__INSTRUCTIONS FOR THE TASK__. What you return should be each line of the data containing the string "automatic".

EXERCISE DATA Start Marker

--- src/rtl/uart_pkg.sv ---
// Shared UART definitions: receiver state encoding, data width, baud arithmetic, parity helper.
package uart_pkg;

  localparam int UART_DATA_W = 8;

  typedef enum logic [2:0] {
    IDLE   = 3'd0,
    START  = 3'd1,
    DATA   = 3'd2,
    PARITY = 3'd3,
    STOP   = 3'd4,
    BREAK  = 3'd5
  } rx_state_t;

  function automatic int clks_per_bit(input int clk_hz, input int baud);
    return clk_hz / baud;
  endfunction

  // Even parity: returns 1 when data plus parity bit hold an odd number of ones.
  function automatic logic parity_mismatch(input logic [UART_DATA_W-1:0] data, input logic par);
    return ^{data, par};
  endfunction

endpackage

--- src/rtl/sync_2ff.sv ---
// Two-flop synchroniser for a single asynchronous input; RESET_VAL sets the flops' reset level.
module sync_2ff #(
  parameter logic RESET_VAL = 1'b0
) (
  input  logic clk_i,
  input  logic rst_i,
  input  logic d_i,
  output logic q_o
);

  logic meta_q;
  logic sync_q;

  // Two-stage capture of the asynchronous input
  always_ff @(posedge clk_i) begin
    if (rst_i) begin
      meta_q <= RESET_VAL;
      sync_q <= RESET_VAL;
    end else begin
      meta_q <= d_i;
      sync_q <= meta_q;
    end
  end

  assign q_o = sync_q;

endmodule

EXERCISE DATA End Marker
EXERCISE DATA Start Marker

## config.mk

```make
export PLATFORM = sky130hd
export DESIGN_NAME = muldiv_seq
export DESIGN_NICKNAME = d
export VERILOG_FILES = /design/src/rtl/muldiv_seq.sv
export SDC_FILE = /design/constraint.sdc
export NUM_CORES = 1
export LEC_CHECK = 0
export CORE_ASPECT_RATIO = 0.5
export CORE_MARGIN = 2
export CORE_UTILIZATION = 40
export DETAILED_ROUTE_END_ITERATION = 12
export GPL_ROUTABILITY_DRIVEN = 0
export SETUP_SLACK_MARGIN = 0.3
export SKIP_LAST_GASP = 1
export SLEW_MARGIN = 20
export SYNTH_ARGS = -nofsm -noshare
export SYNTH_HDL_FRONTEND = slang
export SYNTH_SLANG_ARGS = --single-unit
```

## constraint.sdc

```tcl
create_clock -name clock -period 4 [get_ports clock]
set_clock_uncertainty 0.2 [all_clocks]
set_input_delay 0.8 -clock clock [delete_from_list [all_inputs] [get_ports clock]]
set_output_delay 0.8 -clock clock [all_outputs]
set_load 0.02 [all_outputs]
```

EXERCISE DATA End Marker

__SOLUTION BELOW__.
  function automatic int clks_per_bit(input int clk_hz, input int baud);
  function automatic logic parity_mismatch(input logic [UART_DATA_W-1:0] data, input logic par);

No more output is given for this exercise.